By Dr. Paul Ehrlich
Our ever-alert editor ran across this item:
TALLAHASSEE, Fla. — The state House has voted to expand Florida’s school voucher program for students with disabilities.
The bill (HB 1329) that passed 98-17 on Thursday would add children with lesser disabilities such as asthma and allergies.
(Read more)
I’m not going to get into the issue of peanut-free schools, which has attracted so much attention in Florida recently and which I’ve commented on, but concentrate on asthma because I have as much hands-on experience with severely asthmatic public school students as anyone. Can asthma be disabling? Yes. But to call it a disability is great disservice to the learning disabled, the wheelchair bound, and indeed to the many asthmatics who struggle not to be excluded from life.

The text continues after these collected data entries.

Source: an optimization exercise on an open RTL-to-GDS flow (aim: small area, a short achievable clock period and few clock cycles per item). Production flows keep margins and buffers that such runs may drop.
Power and IR drop assume default switching activity.

==> flow/design.v <==
module segdec (
    input  wire        clk,
    input  wire        rst,
    input  wire        hdr_valid,
    output wire        hdr_ready,
    input  wire [63:0] hdr_tag,
    input  wire [3:0]  hdr_kind,
    input  wire [9:0]  hdr_len,
    input  wire [31:0] hdr_check,
    input  wire        din_valid,
    output wire        din_ready,
    input  wire [63:0] din_data,
    output reg         dout_valid,
    output reg  [71:0] dout_data,
    output reg         res_valid,
    output wire        res_check_ok,
    output wire        res_decode_ok
);
    localparam [1:0] I_IDLE = 2'd0, I_TAG = 2'd1, I_HDR = 2'd2, I_DATA = 2'd3;
    function [31:0] crc8;
        input [31:0] c;
        input [7:0]  d;
        integer k;
        reg [31:0] t;
        begin
            t = c ^ {24'd0, d};
            for (k = 0; k < 8; k = k + 1)
                t = t[0] ? ((t >> 1) ^ 32'h82F63B78) : (t >> 1);
            crc8 = t;
        end
    endfunction
    reg  [1:0]  ist;
    reg  [2:0]  bidx;         
    reg  [31:0] crc;
    reg  [31:0] check;
    reg         chk_ok;
    reg         cmp;          
    reg  [9:0]  blft;         
    reg         in_done;      
    reg         busy;         
    reg         raw;
    reg         err;
    reg  [6:0]  beats;        
    reg  [2:0]  lane;         
    reg  [8:0]  prev;
    reg         in_run;
    reg  [9:0]  rm;           
    reg  [23:0] w;            
    reg  [4:0]  cnt;          
    wire room = (cnt <= 5'd16) || err || (beats == 7'd0);
    wire in_data = (ist == I_DATA);
    wire last_byte = (bidx == 3'd7) || (blft == 10'd1);
    assign hdr_ready = (ist == I_HDR) && !busy;
    assign din_ready = in_data && last_byte && room;
    wire hdr_fire = hdr_valid && hdr_ready;
    wire adv = in_data && din_valid && room;
    wire tag_step = hdr_valid && ((ist == I_IDLE) || (ist == I_TAG));
    wire [7:0]  dbyte = din_data[8*bidx +: 8];
    wire [7:0]  tbyte = hdr_tag[8*bidx +: 8];
    wire [7:0]  cbyte = in_data ? dbyte : tbyte;
    wire [31:0] crc_in = (ist == I_IDLE) ? 32'hFFFFFFFF : crc;
    wire [31:0] crc_nx = crc8(crc_in, cbyte);
    reg  [3:0]  clen;
    reg  [3:0]  xb;
    reg         t_run;        
    reg         t_set;        
    reg  [9:0]  db;           
    reg         cin;
    always @(*) begin
        clen = 4'd2; xb = 4'd0; t_run = 1'b0; t_set = 1'b0; db = 10'd0; cin = 1'b0;
        casez ({w[0], w[1], w[2], w[3], w[4], w[5], w[6], w[7], w[8]})
            9'b00???????: begin clen = 4'd2; t_set = 1'b1; end
            9'b010??????: begin clen = 4'd3; t_run = 1'b1; db = 10'd0; end
            9'b011??????: begin clen = 4'd3; db = 10'd0; cin = 1'b1; end
            9'b100??????: begin clen = 4'd3; db = 10'h3FF; end
            9'b1010?????: begin clen = 4'd4; t_run = 1'b1; db = 10'd1; end
            9'b1011?????: begin clen = 4'd4; t_run = 1'b1; db = 10'd2; xb = 4'd1; end
            9'b11000????: begin clen = 4'd5; t_run = 1'b1; db = 10'd4; xb = 4'd2; end
            9'b11001????: begin clen = 4'd5; t_run = 1'b1; db = 10'd8; xb = 4'd3; end
            9'b11010????: begin clen = 4'd5; db = 10'd1; cin = 1'b1; end
            9'b11011????: begin clen = 4'd5; db = 10'h3FE; end
            9'b111000???: begin clen = 4'd6; t_set = 1'b1; xb = 4'd9; end
            9'b111001???: begin clen = 4'd6; t_run = 1'b1; db = 10'd16; xb = 4'd4; end
            9'b111010???: begin clen = 4'd6; t_run = 1'b1; db = 10'd256; xb = 4'd8; end
            9'b111011???: begin clen = 4'd6; db = 10'd2; cin = 1'b1; xb = 4'd1; end
            9'b111100???: begin clen = 4'd6; db = 10'h3FC; xb = 4'd1; end
            9'b1111010??: begin clen = 4'd7; t_run = 1'b1; db = 10'd32; xb = 4'd5; end
            9'b1111011??: begin clen = 4'd7; db = 10'd4; cin = 1'b1; xb = 4'd2; end
            9'b1111100??: begin clen = 4'd7; db = 10'h3F8; xb = 4'd2; end
            9'b11111010?: begin clen = 4'd8; t_run = 1'b1; db = 10'd64; xb = 4'd6; end
            9'b11111011?: begin clen = 4'd8; t_run = 1'b1; db = 10'd128; xb = 4'd7; end
            9'b11111100?: begin clen = 4'd8; db = 10'd8; cin = 1'b1; xb = 4'd3; end
            9'b11111101?: begin clen = 4'd8; db = 10'h3F0; xb = 4'd3; end
            9'b111111100: begin clen = 4'd9; db = 10'd16; cin = 1'b1; xb = 4'd4; end
            9'b111111101: begin clen = 4'd9; db = 10'h3E0; xb = 4'd4; end
            9'b111111110: begin clen = 4'd9; db = 10'd32; cin = 1'b1; xb = 4'd5; end
            default:      begin clen = 4'd9; db = 10'h3C0; xb = 4'd5; end
        endcase
    end
    wire [4:0]  tok_bits = {1'b0, clen} + {1'b0, xb};
    wire        tok_fit  = (tok_bits <= cnt);
    wire [8:0]  xsh      = w[clen +: 9];
    wire [8:0]  xval     = xsh & ~(9'h1FF << xb);
    wire [9:0]  dx       = db | {1'b0, xval};
    wire [10:0] pv       = t_set ? 11'd0 : {2'b00, prev};
    wire [10:0] v        = pv + {dx[9], dx} + {10'd0, cin};
    wire        val_ok   = (v[10:9] == 2'b00);
    wire act    = busy && !err && (beats != 7'd0);
    wire go_raw = raw && (cnt >= 5'd9);
    wire go_tok = !raw && tok_fit;
    wire go     = act && (in_run || go_raw || go_tok);
    wire tokrun = !in_run && !raw && t_run;
    wire isrun  = in_run || tokrun;
    wire [9:0]  fill_m = in_run ? rm : (tokrun ? dx : 10'd0);
    wire [9:0]  s      = fill_m + {7'd0, lane};
    wire        bdone  = (s >= 10'd7);
    wire [8:0]  val    = isrun ? prev : (raw ? w[8:0] : v[8:0]);
    wire [4:0]  consume = (!act || in_run) ? 5'd0 : raw ? (go_raw ? 5'd9 : 5'd0)
                                             : (tok_fit ? tok_bits : 5'd0);
    wire [7:0]  abyte  = adv ? dbyte : 8'd0;
    wire [31:0] wins   = {8'd0, w} | ({24'd0, abyte} << cnt);
    wire [31:0] wsh    = wins >> consume;
    wire [4:0]  cnt_in = cnt + (adv ? 5'd8 : 5'd0);
    integer i;
    always @(posedge clk) begin
        dout_valid <= 1'b0;
        res_valid  <= 1'b0;
        if (rst) begin
            ist   <= I_IDLE;
            bidx  <= 3'd0;
            busy  <= 1'b0;
            cmp   <= 1'b0;
        end else begin
            case (ist)
                I_IDLE, I_TAG: if (tag_step) begin
                    crc  <= crc_nx;
                    bidx <= bidx + 3'd1;
                    ist  <= (bidx == 3'd7 && ist == I_TAG) ? I_HDR : I_TAG;
                end
                I_HDR: if (hdr_fire) begin
                    ist   <= I_DATA;
                    bidx  <= 3'd0;
                end
                default: if (adv) begin
                    crc  <= crc_nx;
                    bidx <= bidx + 3'd1;
                    blft <= blft - 10'd1;
                    if (blft == 10'd1) begin
                        ist  <= I_IDLE;
                        bidx <= 3'd0;
                        cmp  <= 1'b1;
                    end
                end
            endcase
            if (cmp) begin
                cmp     <= 1'b0;
                chk_ok  <= (crc == ~check);
                in_done <= 1'b1;
            end
            if (hdr_fire) begin
                check   <= hdr_check;
                blft    <= hdr_len;
                busy    <= 1'b1;
                in_done <= 1'b0;
                raw     <= (hdr_kind == 4'h3);
                err     <= !((hdr_kind == 4'h1) || (hdr_kind == 4'h3 && hdr_len == 10'd576));
                beats   <= 7'd64;
                lane    <= 3'd0;
                prev    <= 9'd0;
                in_run  <= 1'b0;
                w       <= 24'd0;
                cnt     <= 5'd0;
            end else if (busy) begin
                w   <= wsh[23:0];
                cnt <= cnt_in - consume;
                if (act && !in_run && !raw && !tok_fit && blft == 10'd0)
                    err <= 1'b1;                     
                if (go && tokrun && (s[9:3] >= beats))
                    err <= 1'b1;                     
                if (go && !isrun && !raw && !val_ok)
                    err <= 1'b1;                     
                if (adv && beats == 7'd0)
                    err <= 1'b1;                     
                if (go) begin
                    for (i = 0; i < 8; i = i + 1)
                        if (i >= lane && (s[9:3] != 7'd0 || i <= s[2:0]))
                            dout_data[9*i +: 9] <= val;
                    dout_valid <= bdone;
                    if (bdone) begin
                        beats <= beats - 7'd1;
                        lane  <= 3'd0;
                    end else begin
                        lane  <= s[2:0] + 3'd1;
                    end
                    in_run <= isrun && (s >= 10'd8);
                    rm     <= s - 10'd8;
                    if (!isrun && !raw)
                        prev <= v[8:0];
                end
                if (in_done && (err || beats == 7'd0)) begin
                    busy      <= 1'b0;
                    res_valid <= 1'b1;
                end
            end
        end
    end
    assign res_check_ok  = chk_ok;
    assign res_decode_ok = !err && (cnt < 5'd8) && (w[6:0] == 7'd0);
endmodule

I don’t see the point of segregating asthmatic children from their peers. Asthma is a syndrome—sometimes allergic, sometimes not–that can almost always be controlled to the point where children can enjoy full lives, including sports, mostly by behavior that is taught outside the school. Do public schools have conditions that trigger allergic asthma? Of course. But private schools can have hidden dust and vermin, too. Private and parochial schools in New York are notoriously resistant to demands from parents that they correct mold damage, and will even reject students with severe allergies and asthma because they require too much attention; public schools have to accommodate kids with conditions, although admittedly they don’t always do it well. Besides, most of the environmental triggers for asthma are in the home, or brought from home, like cat dander on the coat of the kid next to your child when they are hanging up.
Are there disabilities that justify school alternatives? Surely. Severely dyslexic kids need special attention from teachers with special skills. Mainstreaming of children with a myriad of behavior and physical handicaps sometimes looks like…well, you know what the road to hell is paved with.
Do asthmatic children face a rough time in school? Yes, if their asthma is uncontrolled. But whose fault is that? Where are the doctors who really understand asthma treatment? Why aren’t there more school-based compliance programs? The payoff from better asthma care is a well-known multiple of the cost.
Are asthmatic children subject to bullying? Yes, by all accounts. But where are the parents? Where are the principals? The accounts I read make it sound like Lord of the Flies out there—a world with no adult supervision. Moreover, private school children can be just as cruel as public school children.
In my own New York City program called Project ERASE, which served extremely disadvantaged schools, we not only reduced exacerbations, ER visits, and hospitalizations by 75% in one year, but the principals, teachers, and parent coordinators turned it into one long teaching moment in which a Project ERASE tee-shirt could be a badge of honor. We have reported similar results for both school-based and non-school-based programs here at AAC.com.
Can school vouchers be a viable and principled alternative for some students? Maybe. But extending them to asthmatic children is the public health equivalent of grade inflation. Florida legislators be forewarned: you can expect what we have in New York for the learning disabled—a legal specialty devoted to winning private-school subsidies for health benefits that could be achieved at a fraction of the price. My asthmatic patients—thousands of them in the course of over 3 decades of practice—have wanted to be normal. And most of them are.